Ein paar Meter weiter, bei der Punkkneipe, über der seit langem das Transparent „Wohnen gegen das Niveau“ hängt und wo man Franz Josef Strauß zum Todestag gratuliert hat, zeigte uns erstmal jemand durch’s Fenster seinen Mittelfinger. Auf einem Balkon nestelten ein paar an etwas herum, was sich in der Dunkelheit nicht erkennen lies, sonst regte sich nichts. Ich war mir sicher, dass sie die Veranstalter verarscht hätten.

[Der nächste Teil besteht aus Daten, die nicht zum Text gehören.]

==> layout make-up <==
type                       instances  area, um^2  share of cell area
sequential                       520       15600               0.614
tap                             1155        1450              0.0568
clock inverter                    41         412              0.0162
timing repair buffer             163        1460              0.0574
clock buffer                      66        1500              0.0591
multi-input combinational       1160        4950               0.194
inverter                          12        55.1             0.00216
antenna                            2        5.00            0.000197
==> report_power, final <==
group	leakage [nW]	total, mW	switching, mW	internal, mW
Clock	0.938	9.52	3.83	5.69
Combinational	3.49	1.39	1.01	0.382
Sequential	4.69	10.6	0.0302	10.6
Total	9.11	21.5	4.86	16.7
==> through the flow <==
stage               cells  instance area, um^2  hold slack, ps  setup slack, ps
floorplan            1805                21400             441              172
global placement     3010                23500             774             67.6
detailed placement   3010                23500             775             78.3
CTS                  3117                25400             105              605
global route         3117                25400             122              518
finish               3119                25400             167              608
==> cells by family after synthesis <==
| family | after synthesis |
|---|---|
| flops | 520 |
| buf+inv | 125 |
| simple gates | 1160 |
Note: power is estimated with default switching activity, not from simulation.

Doch dann kam ein Mann auf einen Balkon, ein leicht verwirrt wirkender Chilene, hat zur Gitarre gesunken und wollte uns motivieren, „Keiner ist gemeiner als der Friedrichshainer!“ anzustimmen.

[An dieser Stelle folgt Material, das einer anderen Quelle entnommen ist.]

File: src/rtl/wwsf_head.sv
module wwsf_head
  import wwsf_pkg::*;
#(
  parameter int PATTERN_SLOTS = 256
) (
  input  logic        clk,
  input  logic        rst_n,
  input  logic        in_valid,
  input  logic        accept,
  input  logic [1:0]  kind,
  input  logic [15:0] symbol,
  input  logic        last,
  output tok_t        tok
);

  localparam int FILL_W = $clog2(PATTERN_SLOTS + 1);

  logic [FILL_W-1:0] fill_r, fill_nxt;
  logic              loading_r, loading_nxt;
  logic              reading_r, reading_nxt;
  logic              ovf_r, ovf_nxt;
  logic              blank;
  logic              full;

  // Decode the transaction into a chain token and update stream state
  always_comb begin
    blank       = is_blank(symbol);
    full        = (fill_r == FILL_W'(PATTERN_SLOTS));
    tok         = '0;
    fill_nxt    = fill_r;
    loading_nxt = loading_r;
    reading_nxt = reading_r;
    ovf_nxt     = ovf_r;
    if (in_valid) begin
      case (kind)
        KIND_CLEAR: begin
          tok.clr     = 1'b1;
          fill_nxt    = '0;
          loading_nxt = 1'b0;
          ovf_nxt     = 1'b0;
        end
        KIND_PATTERN: begin
          if (blank) begin
            loading_nxt = 1'b0;
          end else if (full) begin
            // cut pattern loses its end so it never matches
            tok.unmark  = !ovf_r && loading_r;
            ovf_nxt     = 1'b1;
            loading_nxt = 1'b1;
          end else begin
            tok.wr      = 1'b1;
            tok.sym     = symbol;
            tok.first   = !loading_r;
            tok.unmark  = loading_r && (fill_r != '0);
            fill_nxt    = fill_r + FILL_W'(1);
            loading_nxt = 1'b1;
          end
        end
        KIND_MESSAGE: begin
          tok.emit = last;
          tok.ovf  = ovf_r;
          if (blank) begin
            tok.fin     = reading_r;
            reading_nxt = 1'b0;
          end else begin
            tok.ch      = 1'b1;
            tok.sym     = symbol;
            tok.fresh   = !reading_r;
            tok.fin     = last;
            reading_nxt = !last;
          end
        end
        default: begin
        end
      endcase
    end
  end

  always_ff @(posedge clk) begin
    if (!rst_n) begin
      fill_r    <= '0;
      loading_r <= 1'b0;
      reading_r <= 1'b0;
      ovf_r     <= 1'b0;
    end else if (accept) begin
      fill_r    <= fill_nxt;
      loading_r <= loading_nxt;
      reading_r <= reading_nxt;
      ovf_r     <= ovf_nxt;
    end
  end

endmodule

File: config.mk
export PLATFORM = sky130hd
export DESIGN_NAME = wwsf_head
export DESIGN_NICKNAME = d
export VERILOG_FILES = /design/src/rtl/wwsf_pkg.sv /design/src/rtl/wwsf_head.sv
export SDC_FILE = /design/constraint.sdc
export NUM_CORES = 1
export LEC_CHECK = 0
export BUFFER_PORTS_ARGS = -buffer_cell sky130_fd_sc_hd__buf_2
export CORE_MARGIN = 4
export CORE_UTILIZATION = 30
export CTS_CLUSTER_DIAMETER = 80
export DETAILED_ROUTE_END_ITERATION = 16
export SYNTH_ARGS = -nofsm -noshare
export SYNTH_HDL_FRONTEND = slang
export SYNTH_SLANG_ARGS = --single-unit
File: constraint.sdc
create_clock -name clk -period 2.5 [get_ports clk]
set_input_delay 0.25 -clock clk [delete_from_list [all_inputs] [get_ports clk]]
set_output_delay 0.25 -clock clk [all_outputs]
set_load 0.03 [all_outputs]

Zwischendurch hat auch ein Polizeiwagen vorbeigeschaut, sich durch’s Megafon darüber gewundert, dass die Aktion zwar in der B.Z. gestanden habe, nicht aber angemeldet worden wäre, war aber insgesamt ent­spannt und hat uns gebeten, dem Verkehr so viel Platz wie halt möglich einzuräumen. Selbst bei den Punks war man friedlich und hat ihnen nur eine einzige Silvesterrakete zur Begrüßung rübergeschossen.

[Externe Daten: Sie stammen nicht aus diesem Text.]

===== config.mk =====
export PLATFORM = sky130hd
export DESIGN_NAME = wwsf_cell
export DESIGN_NICKNAME = d
export VERILOG_FILES = /design/src/rtl/wwsf_pkg.sv /design/src/rtl/wwsf_cell.sv
export SDC_FILE = /design/constraint.sdc
export NUM_CORES = 1
export LEC_CHECK = 0
export ABC_AREA = 1
export BUFFER_PORTS_ARGS = -buffer_cell sky130_fd_sc_hd__buf_2
export CAP_MARGIN = 40
export CORE_MARGIN = 1.5
export CORE_UTILIZATION = 55
export DETAILED_ROUTE_END_ITERATION = 16
export PLACE_DENSITY = 0.87
export SYNTH_ARGS = -nofsm -noshare
export SYNTH_HDL_FRONTEND = slang
export SYNTH_SLANG_ARGS = --single-unit

===== constraint.sdc =====
create_clock -name clk -period 2.4 [get_ports clk]
set_input_delay 0.36 -clock clk [delete_from_list [all_inputs] [get_ports clk]]
set_output_delay 0.36 -clock clk [all_outputs]
set_load 0.01 [all_outputs]

===== src/rtl/wwsf_pkg.sv =====
package wwsf_pkg;

  // Input kind codes
  localparam logic [1:0] KIND_CLEAR   = 2'd0;
  localparam logic [1:0] KIND_PATTERN = 2'd1;
  localparam logic [1:0] KIND_MESSAGE = 2'd2;

  // Glob wildcards
  localparam logic [15:0] SYM_ANY = 16'h003F;  // '?'
  localparam logic [15:0] SYM_RUN = 16'h002A;  // '*'

  // Token that walks down the slot chain, one cell per cycle while the chain advances
  typedef struct packed {
    logic        clr;       // empty the store
    logic        wr;        // store sym in the first free slot
    logic [15:0] sym;       // pattern or message character
    logic        first;     // stored slot opens a pattern
    logic        unmark;    // drop the end mark of the last filled slot
    logic        ch;        // message character step
    logic        fresh;     // character opens a word
    logic        fin;       // word ends after this step
    logic        emit;      // message verdict leaves at the tail
    logic        ovf;       // store overflow flag to report
    logic        prev_old;  // mark of the previous slot before the step
    logic        prev_new;  // mark of the previous slot after the step
    logic        hit;       // some end slot matched the finished word
  } tok_t;

  // Unicode whitespace set used to split patterns and words
  function automatic logic is_blank(input logic [15:0] c);
    logic b;
    b = 1'b0;
    if (c >= 16'h0009 && c <= 16'h000D) b = 1'b1;
    if (c == 16'h0020 || c == 16'h0085 || c == 16'h00A0 || c == 16'h1680) b = 1'b1;
    if (c >= 16'h2000 && c <= 16'h200A) b = 1'b1;
    if (c == 16'h2028 || c == 16'h2029 || c == 16'h202F || c == 16'h205F) b = 1'b1;
    if (c == 16'h3000) b = 1'b1;
    return b;
  endfunction

endpackage


===== src/rtl/wwsf_cell.sv =====
module wwsf_cell
  import wwsf_pkg::*;
(
  input  logic clk,
  input  logic rst_n,
  input  logic adv,
  input  tok_t tok_in,
  input  logic nxt_valid,
  output logic valid,
  output tok_t tok_out
);

  logic [15:0] sym_r;
  logic        first_r;
  logic        end_r;
  logic        valid_r;
  logic        active_r;
  tok_t        tok_r;

  logic        run;
  logic        in_old;
  logic        in_new;
  logic        old_mark;
  logic        now_mark;
  logic        end_mark;
  tok_t        tok_nxt;

  // Match step for this slot
  always_comb begin
    run      = (sym_r == SYM_RUN);
    in_old   = first_r ? tok_in.fresh : tok_in.prev_old;
    in_new   = first_r ? 1'b0 : tok_in.prev_new;
    old_mark = tok_in.fresh ? (run && in_old) : active_r;
    if (run) begin
      now_mark = old_mark || in_new;
    end else begin
      now_mark = in_old && (sym_r == SYM_ANY || sym_r == tok_in.sym);
    end
    end_mark = tok_in.ch ? now_mark : active_r;
  end

  // Outgoing token
  always_comb begin
    tok_nxt = tok_in;
    if (tok_in.wr && !valid_r) begin
      tok_nxt.wr = 1'b0;
    end
    if (valid_r && tok_in.ch) begin
      tok_nxt.prev_old = old_mark;
      tok_nxt.prev_new = now_mark;
    end
    if (valid_r && tok_in.fin && end_r && end_mark) begin
      tok_nxt.hit = 1'b1;
    end
  end

  // Slot contents
  always_ff @(posedge clk) begin
    if (adv && tok_in.wr && !valid_r) begin
      sym_r   <= tok_in.sym;
      first_r <= tok_in.first;
    end
  end

  // Slot control and marks
  always_ff @(posedge clk) begin
    if (!rst_n) begin
      valid_r  <= 1'b0;
      active_r <= 1'b0;
      end_r    <= 1'b0;
      tok_r    <= '0;
    end else if (adv) begin
      tok_r <= tok_nxt;
      if (tok_in.clr) begin
        valid_r  <= 1'b0;
        active_r <= 1'b0;
      end else if (tok_in.wr && !valid_r) begin
        valid_r  <= 1'b1;
        active_r <= 1'b0;
        end_r    <= 1'b1;
      end else if (valid_r) begin
        if (tok_in.unmark && !nxt_valid) begin
          end_r <= 1'b0;
        end
        if (tok_in.ch) begin
          active_r <= now_mark;
        end
      end
    end
  end

  assign valid   = valid_r;
  assign tok_out = tok_r;

endmodule


# After elaboration in Yosys (flattened, before gate mapping)
# Index checks and enable logic that the tools add are counted.
word_totals:
  reg_bits: 48
  inputBits: 32
  out_inout_bits: 29
  word_cells: 59
classes:
  eq_ne: 3
  muxes: 16
  bitwise_logic: 1
  n_reduce_logical: 21
op_table:
  columns: ["op", "count"]
  rows:
  - ["16-bit by 6-bit == test with 1-bit output (second input constant)", 2]
  - ["16-bit == test", 1]
  - ["1-bit 2-to-1 mux", 15]
  - ["1-bit logical AND", 10]
  - ["2-bit nonzero test", 3]
  - ["2-bit AND reduction", 2]
  - ["4-bit AND reduction", 1]
  - ["3-bit nonzero test", 1]
  - ["1-bit zero test", 2]
  - ["1-bit logical OR", 2]
  - ["2-bit 2-to-1 mux", 1]
  - ["1-bit NOT", 1]

# Depth between registers and ports, before layout
# Gate-level depths: netlist of run 1.
depth:
  word_depth: 9
  mapped_depth: 12
  depth_no_buf: 12

# Worst setup path before layout of run 1
# Ideal clock, no wire load.
synth_path:
  path_kind: "input -> register"
  from: "in adv"
  to: "reg first_r, enable pin"
  setup_time_ns: 0.392
  t_arrival_ns: 1.335
  required_time_ns: 2.008
  setup_slack_ns: 0.673
  cell_stages: 3
  path_buffers: 1
  cell_sequence: "buf_2 -> nand2_1 -> nor2_1"
synth_between:
  elab_chain_len: 2
synth_rtl:
  columns: ["item", "line_no", "rtl"]
  rows:
  - ["start, declared", "wwsf_cell.sv:6", "input logic adv,"]
  - ["1-bit logical AND (2 in series)", "wwsf_cell.sv:59", "if (adv && tok_in.wr && !valid_r) begin"]
  - ["end signal, assigned", "wwsf_cell.sv:61", "first_r <= tok_in.first;"]
  - ["end, declared", "wwsf_cell.sv:14", "logic first_r;"]
# No other way between the ends.
# A chain may end at the register's enable or synchronous reset.

# Worst setup path after layout of run 1
layout_path:
  from: "reg sym_r[14]"
  to: "reg active_r"
layout_between:
  elab_chain_len: 9
  elab_cells_between_ends: 13
  classes_between: "eq/ne: 3; mux: 6; reduce/logical: 4"
layout_rtl:
  columns: ["item", "line_no", "rtl"]
  rows:
  - ["start, declared", "wwsf_cell.sv:13", "logic [15:0] sym_r;"]
  - ["start signal, assigned", "wwsf_cell.sv:60", "sym_r <= tok_in.sym;"]
  - ["16-bit by 6-bit == test with 1-bit output", "wwsf_cell.sv:30", "run = (sym_r == SYM_RUN);"]
  - ["1-bit logical AND", "wwsf_cell.sv:33", "old_mark = tok_in.fresh ? (run && in_old) : active_r;"]
  - ["1-bit 2-to-1 mux", "wwsf_cell.sv:33", null]
  - ["1-bit logical OR", "wwsf_cell.sv:35", "now_mark = old_mark || in_new;"]
  - ["1-bit 2-to-1 mux (*)", "wwsf_cell.sv:34", "if (run) begin"]
  - ["1-bit 2-to-1 mux (*)", "wwsf_cell.sv:85", "if (tok_in.ch) begin"]
  - ["1-bit 2-to-1 mux (*)", "wwsf_cell.sv:81", "end else if (valid_r) begin"]
  - ["1-bit 2-to-1 mux (*)", "wwsf_cell.sv:77", "end else if (tok_in.wr && !valid_r) begin"]
  - ["1-bit 2-to-1 mux (*)", "wwsf_cell.sv:74", "if (tok_in.clr) begin"]
  - ["end signal, assigned", "wwsf_cell.sv:86", "active_r <= now_mark;"]
  - ["end, declared", "wwsf_cell.sv:17", "logic active_r;"]
# Mark *: on every way between the ends. The rest lies on a longest branch, timed or not. The select of a mux whose other input is x is not followed.

==> flow_summary_export.csv, run 1 <==
group,metric,value,unit
power,power_density,618,mW/mm^2
final_layout,multiInputGateArea,791,sq um
power,p_sw_share,25.2,%
floorplanning,num_rows,22,
global_routing,antenna_found_initial,0,
sta,final.period_utilization,60.0,%
power,p_total,1560,uW
global_routing,grt_overflow,0,
critical_path,cp_max_fo,3,
clock_network,clk_pin_slew_worst_paths,0.09,ns
final_layout,antenna_cells,0,
route,drt-pass1-iter-count,4,
placement,routabilityCongestion,0.741,
global_routing,grt_pass1_wl,7.26,mm
route,wl_per_cell,11.5,um
sta,tightest_slew,0.433,ns
synth,syn_nets,302,
sta,rsz0062_at_grt,"false",
synth,yosysMostFrequentCell,"nand2_1",
synth,ys_ff_latch,48,
sta,setup_viol,0,
final_layout,final_nets,362,
synth,synth_common_cells,"66 x nand2_1, 36 x inv_1, 35 x nor2_1, 31 x dfxtp_1, 29 x o21ai_0",
clock_network,cts_buffers,5,
synth,syn_inst,270,
final_layout,layout-drive-gt1-share,24.2,%
outcome,outcome,"finished, final reports clean",
synth,synth_top_area_share,29.5,%
sta,clock_skew,0.00932,ns
final_layout,area_growth,19.8,%
global_routing,grt.total_usage,22.1,%
placement,port_buffers,60,
floorplanning,fp.dieArea,0.00421,sq mm
final_layout,utilization,68.9,%
final_layout,postLayoutCellArea,0.00252,sq mm
power,ir_drop,0.384,mV
synth,synth_warnings,0,
floorplanning,core,0.00366,sq mm
floorplanning,fp.dieW,64.9,um
critical_path,cp.arrival,1.63,ns
global_routing,grt_max_degree,29,
synth,synth_area,0.00211,sq mm
critical_path,critPathKind,"reg -> reg",
clock_network,cts_hold_buffers,0,
route,antenna_left,0,
route,drtIter0Drc,65,
power,p_leak,0.00127,uW
clock_network,clkSinkCount,48,
floorplanning,ioPinCount,61,
route,drc,0,
power,p_sw,393,uW
route,vias,1865,
route,via_per_inst,4.92,
power,clockPowerShare,28.5,%
sta,slew_headroom,71.1,%
sta,min_period,1.44,ns
critical_path,start_kind,"flip-flop",
floorplanning,initial_core_util,57.6,%
synth,synth_flop_cell,"dfxtp_1",
clock_network,post_cts_buffers,0,
power,combPwrFrac,12.9,%
synth,synth_edf_count,17,
sta,slew_violations,0,
synth,synth-seq-area-share,53.7,%
power,p_int,1170,uW
synth,synth_cell_types,21,
synth,synth_top_cell_by_area,"dfxtp_1",
final_layout,ff_latch_area,0.00113,sq mm
critical_path,critPathRequiredTime,2.59,ns
clock_network,cts_resized,0,
sta,hold_viol,0,
synth,synth-async-reset-ratio,0,%
route,routed_wl,4.34,mm
placement,hpwl,3.26,mm
critical_path,end_kind,"flip-flop",
worst_hold_path,hold_class,"in -> reg",
clock_network,cts_tree,"done",
placement,place_area,0.00244,sq mm
synth,synth_area_leaders,"dfxtp_1 29%, edfxtp_1 24%, nand2_1 12%",
job,max-cap-violations,0,
floorplanning,die_height,64.9,um
sta,fin_tns_setup,0,ns
synth,avgSynthCellArea,7.80,sq um
clock_network,clock_path_buffers,2,
final_layout,fill_cells,306,
power,seqPwrFrac,58.6,%
global_routing,first_global_vias,1717,
clock_network,htree_levels,2,
clock_network,clock_latency,0.30,ns
sta,max_freq,694,MHz
clock_network,clock-root-buffer,"clkbuf_8",
==> flip-flops by register name, indices dropped and copies added (netlist names) <==
name,cells
active_r,1
end_r,1
first_r,1
sym_r,16
tok_out,28
valid,1
==> metal layers <==
metal | track usage [%] | routed length (um) | vias up
li1 | - | - | 982
met1 | 27.2 | 2010 | 826
met2 | 37.4 | 2040 | 50
met3 | 5.73 | 242 | 7
met4 | 8.24 | 49 | 0
met5 | 0 | 0 | -
==> final cells by class <==
type | instances | share of cell area, %
Multi-Input combinational cell | 174 | 31.3
Clock buffer | 6 | 2.88
Clock inverter | 2 | 0.297
Timing Repair Buffer | 62 | 12.5
Inverter | 39 | 5.80
Tap cell | 48 | 2.38
Sequential cell | 48 | 44.8
==> layout by cell type (no fill, tap or decap), drive strengths merged <==
master,n
nand2,67
buf,62
inv,39
nor2,37
dfxtp,31
o21ai,30
a21oi,26
edfxtp,17
nand4,7
clkbuf,6
nand3,4
clkinv,2
o31ai,2
and2,1
==> stage by stage <==
step / hold WS, ns / setup WS (ns) / instances
after floorplan: 0.444 / 0.673 / 270
after global placement: 0.450 / 0.974 / 371
after detailed placement: 0.460 / 0.939 / 371
after CTS: 0.255 / 0.948 / 379
after global routing: 0.249 / 0.811 / 379
final: 0.259 / 0.959 / 379
==> power by group through the flow <==
stage	combinational (uW)	sequential (uW)	clock, uW
after floorplan	101	945	0
after global placement	198	930	0
after detailed placement	203	932	0
after CTS	203	914	452
after global routing	230	919	488
final	201	914	444
==> critical path, cell delays in order (launching register included) <==
cell	delay, ns
edfxtp_1	0.41
inv_1	0.09
nand4_1	0.11
nor2_1	0.18
and2_2	0.21
nor2_2	0.04
nand2_2	0.08
nand3_2	0.07
nand2_1	0.09
o21ai_2	0.05
==> kinds of logic (layout without fill, tap and decap cells) <==
family | Yosys count | in the layout | synth area share [%]
flip-flops | 48 | 48 | 53.7
AO/OA/AOI/OAI | 58 | 58 | 14.8
buffers and inverters | 48 | 109 | 8.79
AND/OR/NAND/NOR | 116 | 116 | 22.7
==> final timing paths <==
check                                                 to  cells past startpoint                      from  slack [ns]
worst max-delay path               active_r$_SDFFE_PN0P_                      9       sym_r[14]$_DFFE_PP_        0.96
worst min-delay path                   first_r$_DFFE_PP_                      1                 tok_in[9]        0.26
worst max register to register     active_r$_SDFFE_PN0P_                      9       sym_r[14]$_DFFE_PP_        0.96
worst min register to register  tok_out[27]$_SDFFE_PN0P_                      2  tok_out[27]$_SDFFE_PN0P_        0.48
Note: power is estimated with default switching activity, not from simulation.
==> run 2, diff against run 1 <==
Settings changed: ABC_AREA 1 to 0, CORE_UTILIZATION 55 to 46, PLACE_DENSITY 0.87 to 0.78.
Clock period 2.4 ns to 1.31 ns, I/O delays scaled along.
==> run 2 against run 1 <==
  * The run now ends with setup timing left
  * Combinational power increased by 120%
  * Highest routed layer unchanged
  * Sequential share of layout area fell by 3.8 points
  * Sequential cell count stayed put
  * Critical path type unchanged
==> flow_summary_export.csv, run 2 <==
group,metric,value,unit
critical_path,r2r_start,"sym_r[8]$_DFFE_PP_",
clock_network,cts_buffers,5,
clock_network,htree_levels,2,
final_layout,utilization,62.9,%
clock_network,clk_pin_slew_worst_paths,0.09,ns
synth,synth_common_cells,"31 x dfxtp_1, 24 x mux2i_1, 24 x nor2b_1, 17 x edfxtp_1, 16 x xnor2_1",
power,power_density,1140,mW/mm^2
sta,final.period_utilization,134,%
synth,syn_inst,182,
clock_network,clock-root-buffer,"clkbuf_8",
synth,synth_fa_ha_area_share,0,%
route,drt-pass1-iter-count,4,
synth,synth-async-reset-ratio,0,%
floorplanning,fp.dieW,70.5,um
critical_path,reg2reg_depth,6,
route,via_per_inst,5.17,
floorplanning,core,0.00438,sq mm
sta,setup_viol,4,
placement,place_area,0.00260,sq mm
route,antenna_left,0,
global_routing,first_global_vias,1528,
outcome,outcome,"finished, violations left",
route,drc,0,
global_routing,grt_pass1_wl,7.07,mm
global_routing,grt_max_degree,22,
sta,slew_headroom,65.8,%
synth,synth_flop_cell,"dfxtp_1",
critical_path,cp_max_fo,3,
power,ir_drop,0.848,mV
final_layout,fill_cells,364,
final_layout,layout_common_cells,"60 x buf_2, 31 x dfxtp_1, 24 x nor2b_1, 24 x mux2i_1, 21 x buf_4",
clock_network,clock_latency,0.30,ns
route,drtIter0Drc,65,
route,routed_wl,4.57,mm
final_layout,largest_reg_flops,28,
clock_network,clock_path_buffers,2,
placement,hpwl,3.13,mm
synth,synth_edf_count,17,
final_layout,postLayoutCellArea,0.00276,sq mm
placement,port_buffers,60,
worst_hold_path,hp-start,"tok_in[9]",
synth,synth_cell_types,33,
critical_path,r2r_slack,-0.44,ns
synth,synth_warnings,0,
sta,max_freq,572,MHz
synth,synth_top_area_share,29.6,%
global_routing,grt_overflow,0,
sta,worst_slack,-0.439,ns
sta,min_period,1.75,ns
floorplanning,num_rows,24,
synth,synthSimpleGateAreaFrac,18.4,%
floorplanning,fp.dieArea,0.00497,sq mm
worst_hold_path,hold_class,"in -> reg",
placement,dp.cells,305,
clock_network,cts_hold_buffers,0,
worst_hold_path,whs_endpoint,"first_r$_DFFE_PP_",
synth,synth-seq-area-share,53.9,%
worst_hold_path,min_path_cells,1,
synth,synth_area,0.00210,sq mm
sta,hold_viol,0,
critical_path,end_kind,"flip-flop",
final_layout,layout-drive-gt1-share,37.3,%
clock_network,clkSinkCount,48,
final_layout,final_nets,294,
placement,routabilityCongestion,0.874,
synth,synth_top_family_by_area,"simple AND/OR/NAND/NOR gates",
critical_path,critPathKind,"reg -> reg",
synth,yosysMostFrequentCell,"dfxtp_1",
sta,tightest_slew,0.507,ns
sta,clock_skew,0.00404,ns
clock_network,cts_tree,"done",
synth,yosys.area_share.xor_xnor,6.68,%
critical_path,critPathRequiredTime,1.54,ns
floorplanning,ioPinCount,61,
power,p_total,3150,uW
route,wl_per_cell,14.5,um
route,vias,1628,
synth,synth_top_cell_by_area,"dfxtp_1",
sta,slew_violations,0,
synth,syn_nets,214,
sta,rsz0062_at_grt,"true",
final_layout,area_growth,31.5,%
sta,holdWs,0.0938,ns
final_layout,antenna_cells,0,
synth,ys_ff_latch,48,
global_routing,antenna_found_initial,0,
final_layout,final_common_cell,"buf_2",
synth,synth.area.mux_share,12.0,%
synth,avgSynthCellArea,11.5,sq um
global_routing,grt.total_usage,18.3,%
outcome,violations,"setup timing",
floorplanning,die_height,70.5,um
job,max-cap-violations,0,
synth,synth_area_leaders,"dfxtp_1 30%, edfxtp_1 24%, mux2i_1 11%",
critical_path,r2r_end,"tok_out[0]$_SDFFE_PN0P_",
power,p_leak,0.00120,uW
final_layout,stdcell_count,315,
critical_path,start_kind,"flip-flop",
synth,synth_compound_area_share,7.22,%
critical_path,cp.arrival,1.98,ns
floorplanning,initial_core_util,47.8,%
==> run 2: cell types whose count changed after synthesis, moves of 4 or more <==
cell / delta
o21ai_1: +4
xnor2_1: +16
nor2b_1: +24
nand2_1: -60
o21ai_0: -27
nor2_1: -31
mux2i_1: +24
nand2b_1: +4
inv_1: -36
a21oi_1: -19
==> run 2: critical path: stages (launching register included) <==
cell and delay [ns]:
edfxtp_1 0.44, nor4_4 0.33, nand4_1 0.22, buf_4 0.19, a21oi_1 0.20, o22ai_2 0.15, o21ai_1 0.16
==> run 2: power by group <==
part	internal [uW]	switching (uW)	total [uW]
Combinational	218	218	436
Sequential	1620	43.0	1670
Clock	565	485	1050
Total	2410	746	3150
==> run 2: cell type report <==
type                    instances  area (sq um)  area share (%)
flip-flops and latches         48          1130            41.0
well taps                      52          65.1            2.36
clock inverters                 3          42.5            1.54
multi-input cells             125           972            35.3
clock buffers                   5          68.8            2.50
repair buffers                 82           478            17.3
==> run 2: stage by stage <==
stage               TNS (ns)  setup WS (ns)
floorplan             -0.481         -0.148
global placement      -0.724         -0.219
detailed placement     -1.13         -0.339
CTS                    -1.08         -0.316
global route           -1.75         -0.522
finish                 -1.46         -0.439
==> run 2: worst max path at each step <==
stage	startpoint	to	slack, ns	cells after the start
floorplan	sym_r[0]$_DFFE_PP_	active_r$_SDFFE_PN0P_	-0.15	4
finish	sym_r[8]$_DFFE_PP_	tok_out[0]$_SDFFE_PN0P_	-0.44	6
global placement	sym_r[7]$_DFFE_PP_	tok_out[0]$_SDFFE_PN0P_	-0.22	5
detailed placement	sym_r[7]$_DFFE_PP_	active_r$_SDFFE_PN0P_	-0.34	5
CTS	sym_r[7]$_DFFE_PP_	active_r$_SDFFE_PN0P_	-0.32	5
global route	sym_r[8]$_DFFE_PP_	active_r$_SDFFE_PN0P_	-0.52	6
==> run 2: layer usage <==
layer  global-route usage [%]  up-vias  part of all wire (%)
li1                         -      815                     -
met1                     23.1      762                    43
met2                     30.1       45                    50
met3                     4.76        6                   4.6
met4                     6.84        0                   1.5
met5                        0        -                     0
==> run 2: cell families after synthesis <==
family | after synthesis
DFF | 48
xor gates and xnor gates | 16
AOI/OAI and AO/OA | 22
and+or+nand+nor | 62
buffers and inverters | 9
muxes | 25
==> run 2: timing repair <==
action	4_1_cts	5_1_grt
setup endpoints to repair	4	4
resized for setup	1	3
pin swaps	1	8
buffers inserted	1	1
endpoints found under the hold margin	0	0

So hatte das Punk-Haus ja schon sein Musik-Versprechen erfüllt, aber was dann kam, war der größtmögliche Kontrast: Ein klassischer Sänger, begleitet am Cello, sang… nun, Klassik. Ich habe keine Ahnung davon, aber ich bin mir sicher, dass das ein Profi war. Und das zwei Etagen überm Punk-Schup­pen! Wenn ich mich nicht verhört habe, hat er auch aus Gute Nacht aus Schuberts Winterreise gesungen – dem Lied, mit dem Jürgen Kuttner jahrelang melancholisch aus seinem „Blue Moon“ entlassen hat.

Weiter ging es zu einem Balkon, wo wohl sein Vater seine Familie angemeldet hat. Sie haben „Ein Männlein steht im Walde“ gesungen. Leider haben sich die Kinder wohl nicht so richtig getraut. Aber die gut gelaunte Menge forderte eine Zugabe und bekam „Häslein, hop!“

Wir waren ein wenig geschafft von einer Geburtstagsfeier am Abend zuvor, aber mit „Häslein, hop!“ wollten wir den Abend dann doch nicht ausklingen lassen. Also noch einen Balkon. Die Darbietung wurde mit „Naturgeräuschen“ angekündigt, im Internet steht etwas von Obertoninstrumenten. Oder, wie ein Junge hinter uns bald sagte: „Lanweilig!“

Aber wir wollen uns nicht beklagen, sondern allen Beteiligten zu ihrem Mut und ihrem Engagement gratulieren, vom Profi über die Oberton-Macher bis zum Häschen. Die Veranstaltung, so haben wir nachher erfahren, hieß „Die Nacht der singenden Balkone“, initiiert von zwei Menschen namens Polly und Bob. Danke, Polly! Thanks, Bob!